Horacio oyó, lejos, el retumbar de lo que se alejaba.

Mucho tiempo después, nos dice, alcanzó a ver al encargado, silencioso como siempre, despejando el pasillo con una pala; pero más no quiere contar, ni tampoco de su partida en busca de don Cruz, que vivía en una ciudad cercana, ni de lo que le dijo cuando por fin lo halló, y le pidió una respuesta, y don Cruz se rió en su cara.

HORACIO (tal vez): ¿De qué se ríe?

DON CRUZ (quizá; nunca lo sabremos, aunque si lo dijo, de seguro fue con miedo): No, de nada, ¿por qué? Es el frío; me duele la cara y por eso hago muecas.

HORACIO (a nosotros, si de pronto se aviniera a contarnos la historia): Después resultó que él había pasado por lo mismo cuando era joven, y ahora se vengaba del universo, o algo así dijo, enviando a otros pobres incautos al mismo cuarto y a la misma escalada...

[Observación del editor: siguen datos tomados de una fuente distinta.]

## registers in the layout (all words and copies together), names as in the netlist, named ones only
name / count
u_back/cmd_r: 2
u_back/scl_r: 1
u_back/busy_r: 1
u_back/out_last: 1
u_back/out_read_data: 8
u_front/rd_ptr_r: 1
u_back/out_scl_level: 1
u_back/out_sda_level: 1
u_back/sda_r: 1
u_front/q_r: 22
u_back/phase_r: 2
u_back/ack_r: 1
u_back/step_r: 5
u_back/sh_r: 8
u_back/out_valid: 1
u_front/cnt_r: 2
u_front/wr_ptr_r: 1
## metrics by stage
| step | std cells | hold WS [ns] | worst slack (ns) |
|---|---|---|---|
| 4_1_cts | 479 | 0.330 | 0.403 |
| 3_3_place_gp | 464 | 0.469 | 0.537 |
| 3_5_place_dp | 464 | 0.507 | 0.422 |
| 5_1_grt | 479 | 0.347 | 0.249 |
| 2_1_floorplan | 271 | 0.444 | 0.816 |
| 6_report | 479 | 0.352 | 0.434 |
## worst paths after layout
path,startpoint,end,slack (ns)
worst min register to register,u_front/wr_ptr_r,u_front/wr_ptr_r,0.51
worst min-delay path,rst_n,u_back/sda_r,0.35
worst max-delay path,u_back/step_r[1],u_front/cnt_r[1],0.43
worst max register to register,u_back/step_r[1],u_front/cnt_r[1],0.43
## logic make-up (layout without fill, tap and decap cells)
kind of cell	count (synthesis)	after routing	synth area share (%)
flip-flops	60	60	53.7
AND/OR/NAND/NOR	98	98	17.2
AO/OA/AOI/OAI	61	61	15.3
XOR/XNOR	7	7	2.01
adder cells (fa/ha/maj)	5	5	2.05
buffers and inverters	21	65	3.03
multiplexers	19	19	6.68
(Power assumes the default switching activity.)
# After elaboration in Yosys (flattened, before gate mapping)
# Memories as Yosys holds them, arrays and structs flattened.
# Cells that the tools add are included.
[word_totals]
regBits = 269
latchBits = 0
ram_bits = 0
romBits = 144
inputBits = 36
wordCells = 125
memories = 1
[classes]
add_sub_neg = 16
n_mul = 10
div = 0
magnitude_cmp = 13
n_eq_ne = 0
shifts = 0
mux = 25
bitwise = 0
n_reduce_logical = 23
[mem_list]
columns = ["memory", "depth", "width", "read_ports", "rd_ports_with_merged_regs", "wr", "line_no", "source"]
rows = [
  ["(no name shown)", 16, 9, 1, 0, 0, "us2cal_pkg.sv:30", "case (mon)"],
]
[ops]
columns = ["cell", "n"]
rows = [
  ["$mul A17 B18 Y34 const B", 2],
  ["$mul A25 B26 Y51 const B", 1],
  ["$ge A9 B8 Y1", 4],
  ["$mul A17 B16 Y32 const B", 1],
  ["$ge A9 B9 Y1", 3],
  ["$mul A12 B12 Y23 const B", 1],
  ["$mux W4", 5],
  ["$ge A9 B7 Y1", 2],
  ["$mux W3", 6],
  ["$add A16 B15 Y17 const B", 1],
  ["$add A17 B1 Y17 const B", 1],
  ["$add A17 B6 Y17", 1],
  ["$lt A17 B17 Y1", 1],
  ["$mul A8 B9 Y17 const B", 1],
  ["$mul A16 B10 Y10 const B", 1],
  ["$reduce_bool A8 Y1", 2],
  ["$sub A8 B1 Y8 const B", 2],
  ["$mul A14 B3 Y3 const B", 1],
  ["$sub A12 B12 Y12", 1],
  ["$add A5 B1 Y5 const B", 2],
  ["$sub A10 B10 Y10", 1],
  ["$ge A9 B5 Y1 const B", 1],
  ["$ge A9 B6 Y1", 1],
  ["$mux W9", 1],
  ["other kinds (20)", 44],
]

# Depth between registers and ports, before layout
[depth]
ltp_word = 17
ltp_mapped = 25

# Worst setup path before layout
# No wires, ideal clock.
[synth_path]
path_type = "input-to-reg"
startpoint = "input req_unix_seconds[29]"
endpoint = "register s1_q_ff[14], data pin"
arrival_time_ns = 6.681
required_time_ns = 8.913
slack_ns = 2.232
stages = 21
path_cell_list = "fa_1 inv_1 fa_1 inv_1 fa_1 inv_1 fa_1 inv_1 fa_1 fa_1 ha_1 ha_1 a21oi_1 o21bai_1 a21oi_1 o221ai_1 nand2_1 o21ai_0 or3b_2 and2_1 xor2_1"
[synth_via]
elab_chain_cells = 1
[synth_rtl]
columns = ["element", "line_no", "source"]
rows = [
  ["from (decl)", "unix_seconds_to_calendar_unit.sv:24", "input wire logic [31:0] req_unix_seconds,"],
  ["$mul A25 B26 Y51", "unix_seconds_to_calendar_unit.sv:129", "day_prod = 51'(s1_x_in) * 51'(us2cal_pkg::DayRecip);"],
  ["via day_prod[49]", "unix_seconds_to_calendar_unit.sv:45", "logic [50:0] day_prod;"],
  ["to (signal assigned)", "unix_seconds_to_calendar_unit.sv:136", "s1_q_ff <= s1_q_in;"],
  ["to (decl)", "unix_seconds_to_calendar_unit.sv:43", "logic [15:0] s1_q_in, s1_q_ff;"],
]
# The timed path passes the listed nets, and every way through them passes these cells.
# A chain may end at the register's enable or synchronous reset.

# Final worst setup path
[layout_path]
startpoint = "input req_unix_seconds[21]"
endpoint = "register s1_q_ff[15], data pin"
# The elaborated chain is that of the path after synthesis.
### src/hw/rtl/stream_frame_splitter_top_defines.svh
// ----------------------------------------------------------------------------
// Assertion macros for the stream frame splitter
// Shared checks, clocked on clk_i and disabled while rst_ni is low.
// ----------------------------------------------------------------------------
`ifndef STREAM_FRAME_SPLITTER_TOP_DEFINES_SVH
`define STREAM_FRAME_SPLITTER_TOP_DEFINES_SVH

// Check that a property holds at every clock edge out of reset
`define SFS_ASSERT(lbl, prop, msg) \
  lbl: assert property (@(posedge clk_i) disable iff (!rst_ni) (prop)) else $error(msg);

// Check that a condition never occurs out of reset
`define SFS_NEVER(lbl, cond, msg) \
  `SFS_ASSERT(lbl, !(cond), msg)

`endif

### src/hw/rtl/sfs_pkg.sv
// ----------------------------------------------------------------------------
// Stream frame splitter package
// Shared widths, register indexes, framing modes and the queued word type.
// ----------------------------------------------------------------------------
`default_nettype none

package sfs_pkg;

  // Default sizing of the top level
  localparam int unsigned MAX_FRAME_DEF = 16777216;
  localparam int unsigned MAX_DELIM_DEF = 8;

  // Configuration port
  localparam int unsigned CFG_IDX_W  = 3;
  localparam int unsigned CFG_DATA_W = 64;

  // Field and counter widths
  localparam int unsigned BYTE_W  = 8;
  localparam int unsigned CNT_W   = 17;
  localparam int unsigned LEN_W   = 32;
  localparam int unsigned DLEN_W  = 4;
  localparam int unsigned OFF_W   = 16;
  localparam int unsigned ADJ_W   = 18;

  // Reset values of the configuration registers
  localparam logic [CNT_W-1:0]  FIXED_LEN_RST = 17'd1;
  localparam logic [DLEN_W-1:0] DELIM_LEN_RST = 4'd1;
  localparam logic [CNT_W-1:0]  HDR_SIZE_RST  = 17'd4;
  localparam logic [CNT_W-1:0]  MAX_LEN_RST   = 17'd65536;

  // Queue between front and back
  localparam int unsigned QUEUE_DEPTH = 4;
  localparam int unsigned QPTR_W      = 2;
  localparam int unsigned QCNT_W      = 3;

  typedef enum logic [1:0] {
    MODE_FIXED  = 2'd0,
    MODE_DELIM  = 2'd1,
    MODE_LENGTH = 2'd2,
    MODE_NONE   = 2'd3
  } sfs_mode_e;

  typedef enum logic [CFG_IDX_W-1:0] {
    REG_FRAME_MODE  = 3'd0,
    REG_FIXED_LEN   = 3'd1,
    REG_DELIM_BYTES = 3'd2,
    REG_DELIM_LEN   = 3'd3,
    REG_HDR_SIZE    = 3'd4,
    REG_LEN_OFFSET  = 3'd5,
    REG_LEN_ADJUST  = 3'd6,
    REG_MAX_LEN     = 3'd7
  } sfs_reg_e;

  // One classified word
  typedef struct packed {
    logic              err;
    logic              last;
    logic [BYTE_W-1:0] data;
  } sfs_word_t;

  // Front to queue
  typedef struct packed {
    logic      valid;
    sfs_word_t word;
  } sfs_push_t;

  // Queue head toward the back
  typedef struct packed {
    logic      valid;
    sfs_word_t word;
  } sfs_head_t;

endpackage

`default_nettype wire

### src/hw/rtl/stream_frame_splitter_top.sv
// ----------------------------------------------------------------------------
// Stream frame splitter
// Passes a byte stream through one byte per word and marks frame ends.
//
// Frames are found in fixed-length, delimiter or length-field mode; an
// illegal length-field size sets tuser together with tlast and framing
// restarts on the next byte. The block takes one byte every cycle while
// the queue has room; an accepted byte passes through the queue and the
// output register. The rate is set by the front's combinational classify
// path (length-field add and size compare), and a four-word queue plus
// the output register absorb output stalls. Configuration writes take
// effect on the next byte and do not clear the frame counters.
// ----------------------------------------------------------------------------
`default_nettype none

module stream_frame_splitter_top #(
  parameter int unsigned MaxFrame     = sfs_pkg::MAX_FRAME_DEF,
  parameter int unsigned MaxDelimiter = sfs_pkg::MAX_DELIM_DEF
) (
  input  wire logic                           clk_i,
  input  wire logic                           rst_ni,
  // Configuration write port
  input  wire logic                           cfg_we_i,
  input  wire logic [sfs_pkg::CFG_IDX_W-1:0]  cfg_index_i,
  input  wire logic [sfs_pkg::CFG_DATA_W-1:0] cfg_wdata_i,
  // Input stream
  input  wire logic                           s_axis_tvalid_i,
  output      logic                           s_axis_tready_o,
  input  wire logic [sfs_pkg::BYTE_W-1:0]     s_axis_tdata_i,  // [7:0] data_byte
  // Output stream
  output      logic                           m_axis_tvalid_o,
  input  wire logic                           m_axis_tready_i,
  output      logic [sfs_pkg::BYTE_W-1:0]     m_axis_tdata_o,  // [7:0] out_byte
  output      logic                           m_axis_tlast_o,  // frame_end
  output      logic                           m_axis_tuser_o   // [0] frame_error
);
  import sfs_pkg::*;

  sfs_push_t push;
  sfs_head_t head;
  logic      full;
  logic      pop;

  // Accept and classify
  sfs_front #(
    .MaxFrame     (MaxFrame),
    .MaxDelimiter (MaxDelimiter)
  ) u_front (
    .clk_i       (clk_i),
    .rst_ni      (rst_ni),
    .cfg_we_i    (cfg_we_i),
    .cfg_index_i (cfg_index_i),
    .cfg_wdata_i (cfg_wdata_i),
    .s_tvalid_i  (s_axis_tvalid_i),
    .s_tready_o  (s_axis_tready_o),
    .s_tdata_i   (s_axis_tdata_i),
    .full_i      (full),
    .push_o      (push)
  );

  // Decouple front and back
  sfs_queue u_queue (
    .clk_i  (clk_i),
    .rst_ni (rst_ni),
    .push_i (push),
    .full_o (full),
    .head_o (head),
    .pop_i  (pop)
  );

  // Drive the output stream
  sfs_back u_back (
    .clk_i      (clk_i),
    .rst_ni     (rst_ni),
    .head_i     (head),
    .pop_o      (pop),
    .m_tvalid_o (m_axis_tvalid_o),
    .m_tready_i (m_axis_tready_i),
    .m_tdata_o  (m_axis_tdata_o),
    .m_tlast_o  (m_axis_tlast_o),
    .m_tuser_o  (m_axis_tuser_o)
  );

endmodule

`default_nettype wire

### src/hw/rtl/sfs_front.sv
// ----------------------------------------------------------------------------
// Stream frame splitter front
// Holds configuration, accepts input words and marks frame ends and errors.
// ----------------------------------------------------------------------------
`default_nettype none

`include "stream_frame_splitter_top_defines.svh"

module sfs_front #(
  parameter int unsigned MaxFrame     = sfs_pkg::MAX_FRAME_DEF,
  parameter int unsigned MaxDelimiter = sfs_pkg::MAX_DELIM_DEF
) (
  input  wire logic                          clk_i,
  input  wire logic                          rst_ni,
  input  wire logic                          cfg_we_i,
  input  wire logic [sfs_pkg::CFG_IDX_W-1:0]  cfg_index_i,
  input  wire logic [sfs_pkg::CFG_DATA_W-1:0] cfg_wdata_i,
  input  wire logic                          s_tvalid_i,
  output      logic                          s_tready_o,
  input  wire logic [sfs_pkg::BYTE_W-1:0]    s_tdata_i,
  input  wire logic                          full_i,
  output      sfs_pkg::sfs_push_t            push_o
);
  import sfs_pkg::*;

  localparam int unsigned DelimW = 8 * MaxDelimiter;
  localparam int unsigned FsW    = 35;
  localparam logic [CNT_W-1:0] CntMax = '1;

  // Configuration registers
  sfs_mode_e          cfg_mode_q;
  logic [CNT_W-1:0]   cfg_fixed_q;
  logic [DelimW-1:0]  cfg_delim_q;
  logic [DLEN_W-1:0]  cfg_dlen_q;
  logic [CNT_W-1:0]   cfg_hdr_q;
  logic [OFF_W-1:0]   cfg_off_q;
  logic signed [ADJ_W-1:0] cfg_adj_q;
  logic [CNT_W-1:0]   cfg_max_q;

  // Framing state
  logic [CNT_W-1:0]   bytes_q, bytes_d;
  logic [DelimW-1:0]  recent_q, recent_d;
  logic [LEN_W-1:0]   len_q, len_d;
  logic [CNT_W-1:0]   target_q, target_d;
  logic               known_q, known_d;

  logic                    accept;
  logic [CNT_W-1:0]        count;
  logic [DelimW+7:0]       shift_c;
  logic [DLEN_W-1:0]       dlen;
  logic [MaxDelimiter-1:0] byte_ok;
  logic [CNT_W-1:0]        off_ext;
  logic [CNT_W-1:0]        field_end;
  logic [CNT_W-1:0]        hdr_end;
  logic                    in_field;
  logic [LEN_W-1:0]        len_next;
  logic signed [FsW-1:0]   fs;
  logic                    fs_bad;
  logic                    last;
  logic                    err;

  assign s_tready_o = !full_i;
  assign accept     = s_tvalid_i && !full_i;

  // Write configuration registers
  always_ff @(posedge clk_i or negedge rst_ni) begin
    if (!rst_ni) begin
      cfg_mode_q  <= MODE_FIXED;
      cfg_fixed_q <= FIXED_LEN_RST;
      cfg_delim_q <= '0;
      cfg_dlen_q  <= DELIM_LEN_RST;
      cfg_hdr_q   <= HDR_SIZE_RST;
      cfg_off_q   <= '0;
      cfg_adj_q   <= '0;
      cfg_max_q   <= MAX_LEN_RST;
    end else if (cfg_we_i) begin
      unique case (sfs_reg_e'(cfg_index_i))
        REG_FRAME_MODE:  cfg_mode_q  <= sfs_mode_e'(cfg_wdata_i[1:0]);
        REG_FIXED_LEN:   cfg_fixed_q <= cfg_wdata_i[CNT_W-1:0];
        REG_DELIM_BYTES: cfg_delim_q <= cfg_wdata_i[DelimW-1:0];
        REG_DELIM_LEN:   cfg_dlen_q  <= cfg_wdata_i[DLEN_W-1:0];
        REG_HDR_SIZE:    cfg_hdr_q   <= cfg_wdata_i[CNT_W-1:0];
        REG_LEN_OFFSET:  cfg_off_q   <= cfg_wdata_i[OFF_W-1:0];
        REG_LEN_ADJUST:  cfg_adj_q   <= $signed(cfg_wdata_i[ADJ_W-1:0]);
        REG_MAX_LEN:     cfg_max_q   <= cfg_wdata_i[CNT_W-1:0];
        default: ;
      endcase
    end
  end

  // Count this byte, saturating, and shift it into the history
  assign count    = (bytes_q == CntMax) ? bytes_q : bytes_q + 1'b1;
  assign shift_c  = {recent_q, s_tdata_i};
  assign recent_d = shift_c[DelimW-1:0];

  // Clamp delimiter length into the supported range
  always_comb begin
    if (cfg_dlen_q == '0) begin
      dlen = 4'd1;
    end else if (cfg_dlen_q > DLEN_W'(MaxDelimiter)) begin
      dlen = DLEN_W'(MaxDelimiter);
    end else begin
      dlen = cfg_dlen_q;
    end
  end

  // Compare each history byte against the delimiter, ignoring unused bytes
  always_comb begin
    for (int i = 0; i < MaxDelimiter; i++) begin
      byte_ok[i] = (DLEN_W'(i) >= dlen) ||
                   (recent_d[8*i +: 8] == cfg_delim_q[8*i +: 8]);
    end
  end

  // Length field collection and frame size check
  assign off_ext   = {1'b0, cfg_off_q};
  assign field_end = off_ext + 17'd4;
  assign hdr_end   = (cfg_hdr_q > field_end) ? cfg_hdr_q : field_end;
  assign in_field  = (bytes_q >= off_ext) && (bytes_q < field_end);
  assign len_next  = in_field ? {len_q[LEN_W-9:0], s_tdata_i} : len_q;

  assign fs = $signed({{(FsW-CNT_W){1'b0}}, cfg_hdr_q}) +
              $signed({{(FsW-LEN_W){1'b0}}, len_next}) +
              FsW'(cfg_adj_q);

  assign fs_bad = (fs < $signed({{(FsW-CNT_W){1'b0}}, hdr_end})) ||
                  (fs > $signed({{(FsW-CNT_W){1'b0}}, cfg_max_q})) ||
                  (fs > $signed(FsW'(MaxFrame)));

  // Classify the byte and advance the framing state
  always_comb begin
    bytes_d  = bytes_q;
    len_d    = len_q;
    target_d = target_q;
    known_d  = known_q;
    last     = 1'b0;
    err      = 1'b0;
    unique case (cfg_mode_q)
      MODE_FIXED: begin
        bytes_d = count;
        last    = (count >= cfg_fixed_q);
      end
      MODE_DELIM: begin
        bytes_d = count;
        last    = (&byte_ok) && (count >= CNT_W'(dlen));
      end
      MODE_LENGTH: begin
        bytes_d = count;
        if (!known_q) begin
          len_d = len_next;
          if (count >= hdr_end) begin
            if (fs_bad) begin
              err  = 1'b1;
              last = 1'b1;
            end else begin
              target_d = fs[CNT_W-1:0];
              known_d  = 1'b1;
              last     = (count >= fs[CNT_W-1:0]);
            end
          end
        end else begin
          last = (count >= target_q);
        end
      end
      MODE_NONE: begin
        bytes_d = bytes_q;
      end
      default: ;
    endcase
    // Restart framing after the last byte
    if (last) begin
      bytes_d  = '0;
      len_d    = '0;
      target_d = '0;
      known_d  = 1'b0;
    end
  end

  // Update state on each accepted word
  always_ff @(posedge clk_i or negedge rst_ni) begin
    if (!rst_ni) begin
      bytes_q  <= '0;
      recent_q <= '0;
      len_q    <= '0;
      target_q <= '0;
      known_q  <= 1'b0;
    end else if (accept) begin
      bytes_q  <= bytes_d;
      recent_q <= recent_d;
      len_q    <= len_d;
      target_q <= target_d;
      known_q  <= known_d;
    end
  end

  // Push the classified word
  always_comb begin
    push_o.valid     = accept;
    push_o.word.err  = err;
    push_o.word.last = last;
    push_o.word.data = s_tdata_i;
  end

  `SFS_ASSERT(a_err_ends_frame, (push_o.valid && push_o.word.err) |-> push_o.word.last, "error word not marked last")
  `SFS_NEVER(a_target_floor, known_q && (target_q < 17'd4), "frame size below minimum header")
  `SFS_ASSERT(a_restart_clears, (accept && last) |=> (bytes_q == '0 && !known_q), "framing not restarted")

endmodule

`default_nettype wire

### src/hw/rtl/sfs_queue.sv
// ----------------------------------------------------------------------------
// Stream frame splitter queue
// Short word queue that lets front and back stall independently.
// ----------------------------------------------------------------------------
`default_nettype none

`include "stream_frame_splitter_top_defines.svh"

module sfs_queue (
  input  wire logic               clk_i,
  input  wire logic               rst_ni,
  input  wire sfs_pkg::sfs_push_t push_i,
  output      logic               full_o,
  output      sfs_pkg::sfs_head_t head_o,
  input  wire logic               pop_i
);
  import sfs_pkg::*;

  sfs_word_t           mem_q [QUEUE_DEPTH];
  logic [QPTR_W-1:0]   wr_ptr_q;
  logic [QPTR_W-1:0]   rd_ptr_q;
  logic [QCNT_W-1:0]   count_q, count_d;

  assign full_o = (count_q == QCNT_W'(QUEUE_DEPTH));

  // Store pushed words
  always_ff @(posedge clk_i) begin
    if (push_i.valid) begin
      mem_q[wr_ptr_q] <= push_i.word;
    end
  end

  // Track fill level and pointers
  assign count_d = count_q + QCNT_W'(push_i.valid) - QCNT_W'(pop_i);

  always_ff @(posedge clk_i or negedge rst_ni) begin
    if (!rst_ni) begin
      wr_ptr_q <= '0;
      rd_ptr_q <= '0;
      count_q  <= '0;
    end else begin
      if (push_i.valid) begin
        wr_ptr_q <= wr_ptr_q + 1'b1;
      end
      if (pop_i) begin
        rd_ptr_q <= rd_ptr_q + 1'b1;
      end
      count_q <= count_d;
    end
  end

  // Present the oldest word
  assign head_o.valid = (count_q != '0);
  assign head_o.word  = mem_q[rd_ptr_q];

  `SFS_ASSERT(a_no_overflow, push_i.valid |-> !full_o, "push into full queue")
  `SFS_ASSERT(a_no_underflow, pop_i |-> head_o.valid, "pop from empty queue")
  `SFS_ASSERT(a_count_grows, (push_i.valid && !pop_i) |=> (count_q == $past(count_q) + 1'b1), "queue count lost a push")

endmodule

`default_nettype wire

### src/hw/rtl/sfs_back.sv
// ----------------------------------------------------------------------------
// Stream frame splitter back
// Output register that drains the queue onto the master stream.
// ----------------------------------------------------------------------------
`default_nettype none

module sfs_back (
  input  wire logic                       clk_i,
  input  wire logic                       rst_ni,
  input  wire sfs_pkg::sfs_head_t         head_i,
  output      logic                       pop_o,
  output      logic                       m_tvalid_o,
  input  wire logic                       m_tready_i,
  output      logic [sfs_pkg::BYTE_W-1:0] m_tdata_o,
  output      logic                       m_tlast_o,
  output      logic                       m_tuser_o
);
  import sfs_pkg::*;

  logic      out_valid_q;
  sfs_word_t out_word_q;

  // Load a new word when the register is empty or being taken
  assign pop_o = head_i.valid && (!out_valid_q || m_tready_i);

  always_ff @(posedge clk_i or negedge rst_ni) begin
    if (!rst_ni) begin
      out_valid_q <= 1'b0;
    end else if (pop_o) begin
      out_valid_q <= 1'b1;
    end else if (m_tready_i) begin
      out_valid_q <= 1'b0;
    end
  end

  always_ff @(posedge clk_i) begin
    if (pop_o) begin
      out_word_q <= head_i.word;
    end
  end

  assign m_tvalid_o = out_valid_q;
  assign m_tdata_o  = out_word_q.data;
  assign m_tlast_o  = out_word_q.last;
  assign m_tuser_o  = out_word_q.err;

endmodule

`default_nettype wire
### config.mk
export PLATFORM = sky130hd
export DESIGN_NAME = stream_frame_splitter_top
export DESIGN_NICKNAME = d
export VERILOG_FILES = /design/src/hw/rtl/sfs_pkg.sv /design/src/hw/rtl/stream_frame_splitter_top.sv /design/src/hw/rtl/sfs_front.sv /design/src/hw/rtl/sfs_queue.sv /design/src/hw/rtl/sfs_back.sv
export VERILOG_INCLUDE_DIRS = /design/src /design/src/hw/rtl
export SDC_FILE = /design/constraint.sdc
export NUM_CORES = 1
export LEC_CHECK = 0
export ABC_AREA = 1
export BUFFER_PORTS_ARGS = -buffer_cell sky130_fd_sc_hd__buf_2
export CAP_MARGIN = 20
export CORE_MARGIN = 2
export CORE_UTILIZATION = 40
export DETAILED_ROUTE_END_ITERATION = 12
export SYNTH_ARGS = -nofsm -noshare
export SYNTH_HDL_FRONTEND = slang
export SYNTH_SLANG_ARGS = --single-unit
### constraint.sdc
create_clock -name clk_i -period 19.3 [get_ports clk_i]
set_input_delay 0.965 -clock clk_i [delete_from_list [all_inputs] [get_ports clk_i]]
set_output_delay 0.965 -clock clk_i [all_outputs]
set_load 0.03 [all_outputs]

Ilustración de Marcelo PifarreDON CRUZ: ¡Y además se las da de muy culto, cuando ni siquiera conoce la historia del rey Dharmaputhra!

Lo que sí sabemos es que Horacio, aterrado, bajó esa noche del decimocuarto colchón, y luego del decimotercero, el decimosegundo, el decimoprimero, cada vez más rápido hasta llegar al tercero, segundo, primero, y entonces saltó al piso, tronaron bajo sus zapatos los cuerpos de innumerables cucarachas, y él advirtió de que se sentía muy pesado.

Se sacudió y, al hacerlo, centenares de insectos como los que había pisado cayeron de sus hombros y su cabeza. Nosotros (no pudimos evitarlo) pensamos en el rey Dharmaputhra.

(HORACIO: En realidad sí me sé su historia; es sólo que en el momento no entendí lo que decía don Cruz. Ya está grande; ya no articula bien. Y cuando esa cosa horrible me pasó...)

Se nos figuró que aquel rey lejano, desde lo profundo de su leyenda, se quedaba mirando a Horacio, quien gritaba y una cucaracha se le metía en la boca y él la escupía y tornaba a gritar. Nos pareció que el rey Dharmaputhra estaba triste.